The lead investigator in the World Health Organization's probe into the origins of the coronavirus in China has admitted that the possibility of a lab leak is not as "extremely unlikely" as the WHO had claimed back in February.
On Thursday, the WHO in a new statement admitted that there was possibility of a lab leak, according to Fox News.
"On review of the phase one study report, WHO determined that there was insufficient scientific evidence to rule any of the hypotheses out," the WHO said.
"Specifically, in order to address the 'lab hypothesis,' it is important to have access to all data and consider scientific best practice and look at the mechanisms WHO already has in place."
"Analyzing and improving lab safety and protocols in all laboratories around the world, including in China, is important for our collective biosafety and security," the WHO statement continued.
This past spring, lead investigator Dr. Peter Ben Embarek told Danish media in an TV2 documentary that "an employee who was infected in the field by taking samples falls under one of the probable hypotheses." That documentary aired on Thursday.
"In that case, it would then be a laboratory worker instead of a random villager or other person who has regular contact with bats," he said. "So it is actually in the probable category."
The WHO confirmed in a statement Thursday that Ben Embarek was "accurately quoted" in the Danish interview.
In February his team stated in a long awaited report on the origins of COVID-19 that the lab leak theory was unlikely.
"The findings suggest that the laboratory incidents hypothesis is extremely unlikely to explain the introduction of the virus to the human population," said Ben Embarek at the time.

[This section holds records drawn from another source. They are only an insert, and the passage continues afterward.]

--- config.mk ---
export PLATFORM = sky130hd
export DESIGN_NAME = gorilla_xor_value_encoder
export DESIGN_NICKNAME = d
export VERILOG_FILES = /design/src/rtl/gxve_pkg.sv /design/src/rtl/gorilla_xor_value_encoder.sv
export SDC_FILE = /design/constraint.sdc
export NUM_CORES = 1
export LEC_CHECK = 0
export BUFFER_PORTS_ARGS = -buffer_cell sky130_fd_sc_hd__buf_2
export CAP_MARGIN = 20
export CORE_ASPECT_RATIO = 1.75
export CORE_MARGIN = 2
export CORE_UTILIZATION = 65
export DETAILED_ROUTE_END_ITERATION = 6
export MAX_ROUTING_LAYER = met4
export PLACE_DENSITY = 0.95
export SKIP_LAST_GASP = 1
export SYNTH_ARGS = -nofsm -noshare
export SYNTH_HDL_FRONTEND = slang
export SYNTH_SLANG_ARGS = --single-unit
--- constraint.sdc ---
create_clock -name clk -period 9.8 [get_ports clk]
set_clock_uncertainty 0.05 [all_clocks]
set_input_delay 0.49 -clock clk [delete_from_list [all_inputs] [get_ports clk]]
set_output_delay 0.49 -clock clk [all_outputs]
set_load 0.005 [all_outputs]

The lab leak theory had been discredited until recently, with China rejecting the theory from the start has been accused of withholding or destroying evidence, and the Trump administration accusing the WHO of caving to pressure from the Chinese government.
It was also revealed in the Danish documentary that Ben Embarek had spoken about different conclusions in a conference call as early as January.
Workers at the Chinese Centers for Disease Control and Prevention Wuhan branch were performing lab work on coronaviruses "without potentially having the same level of expertise or safety or who knows," he said.
The Wuhan Institute of Virology has been targeted as a due to its location as a potential source of the virus, but the Chinese CDC also has a lab in Wuhan.
"What is more concerning to me is the other lab," Ben Embarek says in the documentary, according to an Associated Press translation. "The one that is next to the market."
According to Fox News, "The Chinese CDC lab is also in Wuhan, and just 500 yards away from the Huanan market where many early cases of the virus were reported."
With the lab leak theory gaining traction in recent months, President Joe Biden ordered an independent investigation of U.S. intelligence on the matter earlier this year.